Elasticsearch doesn't cache query with rounded date

tlinhart · April 9, 2021, 12:59pm

I originally posted the question to Stack Overflow but I guess it's more appropriate to ask here. (For reference, the original question is here - caching - Elasticsearch doesn't cache query with rounded date - Stack Overflow

I'm using this Elasticsearch query:

{
  "query": {
    "constant_score": {
      "filter": {
        "bool": {
          "must": [
            {"term": {"address.country.keyword": "Germany"}},
            {"term": {"address.city.keyword": "Berlin"}},
            {"range": {"timestamp": {"gte": "now-3d/h"}}}
          ]
        }
      }
    }
  },
  "size": 0
}

AFAICT this should qualify the query for caching, at least based on these resources:

However, according to the /_stats/request_cache endpoint caching is not involved - hit_count stays the same. If I remove the range clause, it works. Also if I change the time specification to now/h , it also works. Am I missing something?

Elasticsearch's version is 6.2.3.

nik9000 · April 9, 2021, 1:32pm

now disables the query cache. Now that I think of it, I'm not sure it has to, especially when rounded like that.

nik9000 · April 9, 2021, 1:42pm

Sorry, that can't be right. I looked at the master branch and we do indeed cache now queries. And you are talking about the request cache anyway, which is "higher" than the query cache.

6.2 is quite old at this point. I'd try again in 7.12 - it may still not hit the request cache. But I think it ought to.

tlinhart · April 9, 2021, 1:48pm

Thanks for response. As mentioned in the original post comment, it works in 7.9.1. However, I can't easily upgrade to 7.x due to breaking changes. I'd at least need to find the lowest version that fixed this issue. Anyway, I'd assume it would work as 6.2 documentation (linked in the question) suggests it should.

nik9000 · April 9, 2021, 3:50pm

Oh! Sorry. I hadn't read closely enough. Old versions are bound to have bugs because we don't backport everything everywhere.

dadoonet · April 9, 2021, 4:38pm

I'd also put everything in the filter clause instead of the must clause.

dadoonet · April 9, 2021, 4:38pm

At least upgrade to 6.8 latest.

tlinhart · April 9, 2021, 5:01pm

OK I'll give it a try and upgrade to 6.8, thanks.

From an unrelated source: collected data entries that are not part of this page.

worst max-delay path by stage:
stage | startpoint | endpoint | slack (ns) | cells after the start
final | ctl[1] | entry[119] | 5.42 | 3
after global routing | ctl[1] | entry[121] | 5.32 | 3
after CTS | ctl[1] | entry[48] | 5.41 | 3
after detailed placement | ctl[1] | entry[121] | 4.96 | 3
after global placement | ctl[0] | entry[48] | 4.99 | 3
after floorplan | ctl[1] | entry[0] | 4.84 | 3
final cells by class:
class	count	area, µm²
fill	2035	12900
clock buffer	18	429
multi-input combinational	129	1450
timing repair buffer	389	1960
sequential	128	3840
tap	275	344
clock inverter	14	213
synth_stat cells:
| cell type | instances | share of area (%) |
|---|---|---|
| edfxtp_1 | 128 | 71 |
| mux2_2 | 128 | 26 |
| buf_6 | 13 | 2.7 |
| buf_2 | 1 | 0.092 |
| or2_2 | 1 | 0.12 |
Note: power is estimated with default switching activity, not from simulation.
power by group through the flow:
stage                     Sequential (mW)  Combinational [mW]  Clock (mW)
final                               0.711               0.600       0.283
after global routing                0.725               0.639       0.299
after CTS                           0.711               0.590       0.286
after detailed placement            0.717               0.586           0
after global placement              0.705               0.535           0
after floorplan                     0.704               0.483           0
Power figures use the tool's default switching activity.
--- src/rtl/core/fcem_front.sv ---
// ----------------------------------------------------------------------------
// fcem_front
// Accepts samples, forms the raw power product, status and pressure class.
// ----------------------------------------------------------------------------
module fcem_front import fcem_pkg::*; (
  input  logic      push_i,
  input  fcem_in_t  in_data_i,
  input  fcem_cfg_t cfg_i,
  input  logic      q_full_i,
  output logic      q_push_o,
  output fcem_job_t job_o
);

  logic hot;

  assign q_push_o = push_i && !q_full_i;
  assign hot      = in_data_i.temperature_ddeg > cfg_i.temp_limit_ddeg;

  always_comb begin
    // raw product, scaled down in the back
    job_o.product = {16'd0, in_data_i.voltage_mv} * {16'd0, in_data_i.current_ca};
    job_o.pdiff   = in_data_i.pressure_cbar - cfg_i.pressure_empty_cbar;
    job_o.hot     = hot;

    // pressure class, empty test first
    if (in_data_i.pressure_cbar <= cfg_i.pressure_empty_cbar) begin
      job_o.pclass = PCLASS_EMPTY;
    end else if (in_data_i.pressure_cbar >= cfg_i.pressure_full_cbar) begin
      job_o.pclass = PCLASS_FULL;
    end else begin
      job_o.pclass = PCLASS_MID;
    end

    // prioritized status
    if (in_data_i.fault_bits != '0) begin
      job_o.status = ST_FAULT;
    end else if (hot) begin
      job_o.status = ST_HIGH_TEMP;
    end else if (in_data_i.voltage_mv < cfg_i.low_voltage_mv) begin
      job_o.status = ST_LOW_VOLTAGE;
    end else begin
      job_o.status = ST_NORMAL;
    end
  end

endmodule

--- config.mk ---
export PLATFORM = sky130hd
export DESIGN_NAME = fcem_front
export DESIGN_NICKNAME = d
export VERILOG_FILES = /design/src/rtl/core/fcem_pkg.sv /design/src/rtl/core/fcem_front.sv
export SDC_FILE = /design/constraint.sdc
export NUM_CORES = 1
export LEC_CHECK = 0
export ABC_AREA = 1
export BUFFER_PORTS_ARGS = -buffer_cell sky130_fd_sc_hd__buf_4
export CAP_MARGIN = 10
export CORE_MARGIN = 2
export CORE_UTILIZATION = 28
export DETAILED_ROUTE_END_ITERATION = 16
export SETUP_SLACK_MARGIN = 0.2
export SYNTH_ARGS = -nofsm -noshare
export SYNTH_HDL_FRONTEND = slang
export SYNTH_SLANG_ARGS = --single-unit
--- constraint.sdc ---
create_clock -name vclk -period 6.4
set_input_delay 0.64 -clock vclk [all_inputs]
set_output_delay 0.64 -clock vclk [all_outputs]
set_load 0.02 [all_outputs]
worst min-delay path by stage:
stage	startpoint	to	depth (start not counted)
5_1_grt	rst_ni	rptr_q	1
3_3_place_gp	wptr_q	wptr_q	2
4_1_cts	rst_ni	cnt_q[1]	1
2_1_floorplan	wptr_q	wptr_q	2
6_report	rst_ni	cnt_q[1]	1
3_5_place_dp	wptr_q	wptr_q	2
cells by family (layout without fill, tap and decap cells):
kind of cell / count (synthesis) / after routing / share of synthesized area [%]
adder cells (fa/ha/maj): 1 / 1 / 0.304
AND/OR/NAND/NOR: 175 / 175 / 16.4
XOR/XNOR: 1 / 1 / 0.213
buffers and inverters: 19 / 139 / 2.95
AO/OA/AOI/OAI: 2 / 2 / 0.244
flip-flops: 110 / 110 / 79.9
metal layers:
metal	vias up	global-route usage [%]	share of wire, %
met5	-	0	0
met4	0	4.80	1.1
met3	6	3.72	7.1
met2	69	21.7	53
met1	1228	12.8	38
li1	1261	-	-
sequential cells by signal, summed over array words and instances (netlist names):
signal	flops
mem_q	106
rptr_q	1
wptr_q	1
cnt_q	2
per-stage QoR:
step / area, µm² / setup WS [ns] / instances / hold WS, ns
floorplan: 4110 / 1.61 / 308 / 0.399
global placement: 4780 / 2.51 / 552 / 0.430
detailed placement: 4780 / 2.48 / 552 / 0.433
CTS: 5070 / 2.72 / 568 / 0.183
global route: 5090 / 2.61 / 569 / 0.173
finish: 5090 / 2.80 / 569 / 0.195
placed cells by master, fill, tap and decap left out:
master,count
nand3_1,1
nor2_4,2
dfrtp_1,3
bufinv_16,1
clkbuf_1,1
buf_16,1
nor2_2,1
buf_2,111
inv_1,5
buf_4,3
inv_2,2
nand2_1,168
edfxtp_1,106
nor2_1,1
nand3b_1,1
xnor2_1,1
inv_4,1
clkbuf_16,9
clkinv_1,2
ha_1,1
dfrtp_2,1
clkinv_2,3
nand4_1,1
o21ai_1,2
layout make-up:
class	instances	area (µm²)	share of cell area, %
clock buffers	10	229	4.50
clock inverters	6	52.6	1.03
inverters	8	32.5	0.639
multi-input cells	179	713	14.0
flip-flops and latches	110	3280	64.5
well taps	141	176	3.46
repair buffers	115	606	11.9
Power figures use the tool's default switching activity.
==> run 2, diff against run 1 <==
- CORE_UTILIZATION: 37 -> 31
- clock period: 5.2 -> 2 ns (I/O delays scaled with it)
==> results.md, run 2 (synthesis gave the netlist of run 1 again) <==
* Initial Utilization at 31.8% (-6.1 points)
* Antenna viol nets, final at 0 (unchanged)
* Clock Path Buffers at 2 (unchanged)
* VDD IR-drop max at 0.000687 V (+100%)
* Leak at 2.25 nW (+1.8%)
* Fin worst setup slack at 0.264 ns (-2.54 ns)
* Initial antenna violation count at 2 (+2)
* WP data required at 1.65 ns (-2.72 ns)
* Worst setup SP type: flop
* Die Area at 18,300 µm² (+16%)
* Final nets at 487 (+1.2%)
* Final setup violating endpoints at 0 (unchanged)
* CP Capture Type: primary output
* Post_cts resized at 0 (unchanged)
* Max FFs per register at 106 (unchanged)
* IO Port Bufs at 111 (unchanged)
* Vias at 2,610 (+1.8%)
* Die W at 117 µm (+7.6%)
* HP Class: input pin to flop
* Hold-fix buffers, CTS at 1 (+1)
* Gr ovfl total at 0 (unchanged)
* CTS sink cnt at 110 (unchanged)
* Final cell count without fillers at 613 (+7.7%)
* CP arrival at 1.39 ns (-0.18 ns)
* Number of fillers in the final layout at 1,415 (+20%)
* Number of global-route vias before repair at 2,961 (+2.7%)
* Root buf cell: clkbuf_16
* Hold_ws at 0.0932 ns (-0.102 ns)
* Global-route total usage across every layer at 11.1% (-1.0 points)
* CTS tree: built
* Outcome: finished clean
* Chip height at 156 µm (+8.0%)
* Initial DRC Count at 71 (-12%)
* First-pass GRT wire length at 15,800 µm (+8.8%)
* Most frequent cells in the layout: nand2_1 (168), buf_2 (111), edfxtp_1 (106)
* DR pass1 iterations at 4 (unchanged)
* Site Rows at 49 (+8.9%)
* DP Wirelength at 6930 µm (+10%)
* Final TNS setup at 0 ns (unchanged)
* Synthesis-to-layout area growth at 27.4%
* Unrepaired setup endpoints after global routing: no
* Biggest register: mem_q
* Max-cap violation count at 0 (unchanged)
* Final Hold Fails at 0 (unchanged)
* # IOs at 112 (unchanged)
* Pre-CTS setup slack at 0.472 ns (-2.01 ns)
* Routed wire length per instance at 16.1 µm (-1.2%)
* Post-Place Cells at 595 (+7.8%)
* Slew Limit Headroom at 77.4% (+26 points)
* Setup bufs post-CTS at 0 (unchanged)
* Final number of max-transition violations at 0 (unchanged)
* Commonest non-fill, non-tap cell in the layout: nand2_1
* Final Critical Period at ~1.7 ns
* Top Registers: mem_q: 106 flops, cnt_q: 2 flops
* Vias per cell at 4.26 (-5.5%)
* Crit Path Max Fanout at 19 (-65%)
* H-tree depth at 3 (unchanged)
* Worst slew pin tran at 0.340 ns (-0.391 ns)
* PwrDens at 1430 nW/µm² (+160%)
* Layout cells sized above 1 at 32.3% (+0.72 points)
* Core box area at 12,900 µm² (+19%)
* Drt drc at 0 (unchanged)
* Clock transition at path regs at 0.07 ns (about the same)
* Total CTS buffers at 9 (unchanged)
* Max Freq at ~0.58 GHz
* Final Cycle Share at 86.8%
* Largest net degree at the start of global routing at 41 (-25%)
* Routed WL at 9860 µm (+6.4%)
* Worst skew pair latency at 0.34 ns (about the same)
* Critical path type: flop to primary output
File: src/rtl/core/fcem_back.sv
// ----------------------------------------------------------------------------
// fcem_back
// Sequencer: power and energy by reciprocal multiply; ring average, percent
// and remaining time over one shared divider, then the result register.
// ----------------------------------------------------------------------------
module fcem_back import fcem_pkg::*; (
  input  logic      clk_i,
  input  logic      rst_ni,
  input  fcem_cfg_t cfg_i,
  input  logic      q_empty_i,
  input  fcem_job_t q_rdata_i,
  output logic      q_pop_o,
  output logic      empty_o,
  input  logic      pop_i,
  output fcem_out_t out_data_o
);

  back_state_e            state_q, state_d;
  fcem_job_t              job_q, job_d;
  logic [POWER_W-1:0]     power_q, power_d;
  logic [POWER_W-1:0]     avg_q, avg_d;
  logic [PCT_W-1:0]       pct_q, pct_d;
  logic [PCT_NUM_W-1:0]   eng_num_q, eng_num_d;
  logic [ENERGY_W-1:0]    energy_q, energy_d;
  logic [TIME_W-1:0]      time_q, time_d;
  logic [POWER_W-1:0]     ring_q [WINDOW];
  logic [PTR_W-1:0]       ptr_q, ptr_d;
  logic [CNT_W-1:0]       cnt_q, cnt_d;
  logic [SUM_W-1:0]       sum_q, sum_d;
  fcem_out_t              res_q, res_d;
  logic                   res_valid_q, res_valid_d;
  logic                   ring_we;
  logic                   res_free;
  logic                   win_full;
  logic [POWER_W-1:0]     oldest;
  logic [SUM_W-1:0]       sum_new;
  logic [CNT_W-1:0]       cnt_new;
  logic [15:0]            pct_den;
  logic [PCT_NUM_W-1:0]   pct_num;
  logic [PCT_NUM_W-1:0]   eng_num;
  logic [DIV_NUM_W-1:0]   time_num;
  logic [PRODUCT_W+31:0]  pwr_prod;
  logic [PCT_NUM_W+31:0]  eng_prod;
  fcem_div_req_t          div_req;
  logic                   div_done;
  logic [DIV_NUM_W-1:0]   div_quot;

  fcem_div u_div (
    .clk_i  (clk_i),
    .rst_ni (rst_ni),
    .req_i  (div_req),
    .done_o (div_done),
    .quot_o (div_quot)
  );

  // ring sum update, oldest entry leaves once the window is full
  assign win_full = (cnt_q == CNT_W'(WINDOW));
  assign oldest   = win_full ? ring_q[ptr_q] : '0;
  assign sum_new  = sum_q - SUM_W'(oldest) + SUM_W'(power_q);
  assign cnt_new  = win_full ? cnt_q : cnt_q + 1'b1;

  // constant divisions by reciprocal multiply
  assign pwr_prod = {{32{1'b0}}, job_q.product} * {{PRODUCT_W{1'b0}}, POWER_RECIP};
  assign eng_prod = {{32{1'b0}}, eng_num_q} * {{PCT_NUM_W{1'b0}}, ENERGY_RECIP};

  // operands of the later divisions
  assign pct_den  = cfg_i.pressure_full_cbar - cfg_i.pressure_empty_cbar;
  assign pct_num  = PCT_NUM_W'(job_q.pdiff) * PCT_NUM_W'(PCT_FULL);
  assign eng_num  = PCT_NUM_W'(cfg_i.max_energy_wh) * PCT_NUM_W'(pct_q);
  assign time_num = DIV_NUM_W'(energy_q) * DIV_NUM_W'(MS_PER_HOUR);

  assign res_free = !res_valid_q || pop_i;

  // sequencer
  always_comb begin
    state_d     = state_q;
    job_d       = job_q;
    power_d     = power_q;
    avg_d       = avg_q;
    pct_d       = pct_q;
    eng_num_d   = eng_num_q;
    energy_d    = energy_q;
    time_d      = time_q;
    ptr_d       = ptr_q;
    cnt_d       = cnt_q;
    sum_d       = sum_q;
    res_d       = res_q;
    res_valid_d = res_valid_q;
    ring_we     = 1'b0;
    q_pop_o     = 1'b0;
    div_req     = '0;

    if (res_valid_q && pop_i) begin
      res_valid_d = 1'b0;
    end

    unique case (state_q)
      B_IDLE: begin
        if (!q_empty_i) begin
          q_pop_o = 1'b1;
          job_d   = q_rdata_i;
          state_d = B_PWR;
        end
      end
      B_PWR: begin
        power_d = pwr_prod[POWER_SHIFT +: POWER_W];
        state_d = B_RING;
      end
      B_RING: begin
        ring_we       = 1'b1;
        sum_d         = sum_new;
        cnt_d         = cnt_new;
        ptr_d         = (ptr_q == PTR_W'(WINDOW - 1)) ? '0 : ptr_q + 1'b1;
        div_req.start = 1'b1;
        div_req.num   = DIV_NUM_W'(sum_new);
        div_req.den   = DIV_DEN_W'(cnt_new);
        state_d       = B_AVG;
      end
      B_AVG: begin
        if (div_done) begin
          avg_d   = div_quot[POWER_W-1:0];
          state_d = B_PCT_GO;
        end
      end
      B_PCT_GO: begin
        case (job_q.pclass)
          PCLASS_MID: begin
            div_req.start = 1'b1;
            div_req.num   = DIV_NUM_W'(pct_num);
            div_req.den   = DIV_DEN_W'(pct_den);
            state_d       = B_PCT;
          end
          PCLASS_FULL: begin
            pct_d   = PCT_W'(PCT_FULL);
            state_d = B_ENG_GO;
          end
          default: begin
            pct_d   = '0;
            state_d = B_ENG_GO;
          end
        endcase
      end
      B_PCT: begin
        if (div_done) begin
          pct_d   = div_quot[PCT_W-1:0];
          state_d = B_ENG_GO;
        end
      end
      B_ENG_GO: begin
        eng_num_d = eng_num;
        state_d   = B_ENG;
      end
      B_ENG: begin
        energy_d = eng_prod[ENERGY_SHIFT +: ENERGY_W];
        state_d  = B_TIM_GO;
      end
      B_TIM_GO: begin
        if (avg_q <= POWER_W'(AVG_MIN_MW)) begin
          time_d  = '0;
          state_d = B_DONE;
        end else begin
          div_req.start = 1'b1;
          div_req.num   = time_num;
          div_req.den   = DIV_DEN_W'(avg_q);
          state_d       = B_TIM;
        end
      end
      B_TIM: begin
        if (div_done) begin
          if (|div_quot[DIV_NUM_W-1:TIME_W]) begin
            time_d = TIME_W'(TIME_MAX);
          end else begin
            time_d = div_quot[TIME_W-1:0];
          end
          state_d = B_DONE;
        end
      end
      B_DONE: begin
        if (res_free) begin
          res_d.power_mw            = power_q;
          res_d.avg_power_mw        = avg_q;
          res_d.percent_x100        = pct_q;
          res_d.remaining_energy_wh = energy_q;
          res_d.remaining_time_s    = time_q;
          res_d.status_code         = job_q.status;
          res_d.temp_alert          = job_q.hot;
          res_valid_d               = 1'b1;
          state_d                   = B_IDLE;
        end
      end
      default: begin
        state_d = B_IDLE;
      end
    endcase
  end

  // control state
  always_ff @(posedge clk_i or negedge rst_ni) begin
    if (!rst_ni) begin
      state_q     <= B_IDLE;
      ptr_q       <= '0;
      cnt_q       <= '0;
      sum_q       <= '0;
      res_valid_q <= 1'b0;
    end else begin
      state_q     <= state_d;
      ptr_q       <= ptr_d;
      cnt_q       <= cnt_d;
      sum_q       <= sum_d;
      res_valid_q <= res_valid_d;
    end
  end

  // payload registers
  always_ff @(posedge clk_i) begin
    job_q     <= job_d;
    power_q   <= power_d;
    avg_q     <= avg_d;
    pct_q     <= pct_d;
    eng_num_q <= eng_num_d;
    energy_q  <= energy_d;
    time_q    <= time_d;
    res_q     <= res_d;
    if (ring_we) begin
      ring_q[ptr_q] <= power_q;
    end
  end

  assign empty_o    = !res_valid_q;
  assign out_data_o = res_q;

endmodule

File: config.mk
export PLATFORM = sky130hd
export DESIGN_NAME = fcem_back
export DESIGN_NICKNAME = d
export VERILOG_FILES = /design/src/rtl/core/fcem_pkg.sv /design/src/rtl/core/fcem_div.sv /design/src/rtl/core/fcem_back.sv
export SDC_FILE = /design/constraint.sdc
export NUM_CORES = 2
export LEC_CHECK = 0
export BUFFER_PORTS_ARGS = -buffer_cell sky130_fd_sc_hd__buf_4
export CAP_MARGIN = 25
export CELL_PAD_IN_SITES_DETAIL_PLACEMENT = 1
export CELL_PAD_IN_SITES_GLOBAL_PLACEMENT = 1
export CORE_MARGIN = 10
export CORE_UTILIZATION = 31
export DETAILED_ROUTE_END_ITERATION = 6
export GPL_ROUTABILITY_DRIVEN = 0
export PLACE_DENSITY_LB_ADDON = 0.2
export RECOVER_POWER = 25
export SLEW_MARGIN = 20
export SYNTH_ARGS = -nofsm -noshare
export SYNTH_HDL_FRONTEND = slang
export SYNTH_HIERARCHICAL = 1
export SYNTH_SLANG_ARGS = --single-unit
File: constraint.sdc
create_clock -name clk_i -period 12.8 [get_ports clk_i]
set_input_delay 2.56 -clock clk_i [delete_from_list [all_inputs] [get_ports clk_i]]
set_output_delay 2.56 -clock clk_i [all_outputs]
set_load 0.005 [all_outputs]
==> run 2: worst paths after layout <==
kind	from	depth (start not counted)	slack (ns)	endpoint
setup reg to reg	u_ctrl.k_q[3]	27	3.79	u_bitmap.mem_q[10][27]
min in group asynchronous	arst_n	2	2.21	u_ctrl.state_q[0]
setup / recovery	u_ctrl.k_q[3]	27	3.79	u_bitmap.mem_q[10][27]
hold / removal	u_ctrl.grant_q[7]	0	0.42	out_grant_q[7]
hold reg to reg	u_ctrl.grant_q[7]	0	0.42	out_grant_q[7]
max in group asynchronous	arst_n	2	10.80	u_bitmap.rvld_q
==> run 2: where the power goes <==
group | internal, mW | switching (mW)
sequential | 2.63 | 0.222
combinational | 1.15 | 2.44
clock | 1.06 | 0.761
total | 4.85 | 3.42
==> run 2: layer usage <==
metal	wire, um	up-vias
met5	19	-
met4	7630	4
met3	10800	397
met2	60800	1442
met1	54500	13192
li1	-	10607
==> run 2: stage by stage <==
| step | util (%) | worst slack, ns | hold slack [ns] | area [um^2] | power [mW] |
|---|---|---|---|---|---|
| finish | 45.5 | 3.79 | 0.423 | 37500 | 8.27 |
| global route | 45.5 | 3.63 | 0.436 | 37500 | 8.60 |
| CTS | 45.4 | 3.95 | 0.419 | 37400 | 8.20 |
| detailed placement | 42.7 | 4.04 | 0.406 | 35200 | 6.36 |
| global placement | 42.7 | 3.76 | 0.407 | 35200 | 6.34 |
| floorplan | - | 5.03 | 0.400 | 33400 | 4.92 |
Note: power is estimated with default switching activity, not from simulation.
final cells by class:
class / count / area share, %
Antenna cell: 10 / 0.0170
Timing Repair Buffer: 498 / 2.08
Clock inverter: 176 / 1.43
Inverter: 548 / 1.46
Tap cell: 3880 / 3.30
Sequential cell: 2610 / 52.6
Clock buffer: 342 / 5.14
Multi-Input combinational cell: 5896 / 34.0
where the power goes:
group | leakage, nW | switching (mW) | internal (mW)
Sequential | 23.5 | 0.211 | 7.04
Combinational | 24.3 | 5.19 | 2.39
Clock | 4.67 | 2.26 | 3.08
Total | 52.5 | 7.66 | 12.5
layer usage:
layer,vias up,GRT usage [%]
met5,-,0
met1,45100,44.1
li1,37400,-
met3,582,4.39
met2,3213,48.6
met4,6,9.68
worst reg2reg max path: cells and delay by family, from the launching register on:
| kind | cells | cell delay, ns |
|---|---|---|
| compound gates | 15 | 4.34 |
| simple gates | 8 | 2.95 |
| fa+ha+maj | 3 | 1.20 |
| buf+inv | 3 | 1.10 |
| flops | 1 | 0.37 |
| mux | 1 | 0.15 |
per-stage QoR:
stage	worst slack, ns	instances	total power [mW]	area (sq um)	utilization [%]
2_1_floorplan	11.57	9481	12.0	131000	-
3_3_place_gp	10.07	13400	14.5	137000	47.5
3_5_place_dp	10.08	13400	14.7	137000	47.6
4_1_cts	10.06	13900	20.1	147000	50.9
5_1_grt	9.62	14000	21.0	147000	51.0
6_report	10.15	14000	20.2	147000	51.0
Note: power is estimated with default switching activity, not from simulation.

tlinhart · April 12, 2021, 9:27am

@dadoonet I tested the exact same query on both 6.8 and newest 7.12.0 (both single-node setups running in a Docker) and caching wasn't involved in either case. At least querying /_stats/request_cache doesn't show anything. When I remove the range using now, I see a cache miss for the first time and then cache hits every time. But when there's a now involved, no caching happens. So there are basically three options I guess:

I'm doing something wrong. Either I specify the query incorrectly or I'm "debugging" the cache usage the bad way.
Whenever there's used now in the query (even when rounding is used) it prevents the cache usage. In that way I guess the documentation is misleading.
Or, there's a bug.

Is there anything else I could try? Both in terms of reformulating the query or debugging further.
Thanks

dadoonet · April 12, 2021, 9:48am

If you are using only now then no cache is involved I think.
now-3d/h should be cached for one hour or so I guess...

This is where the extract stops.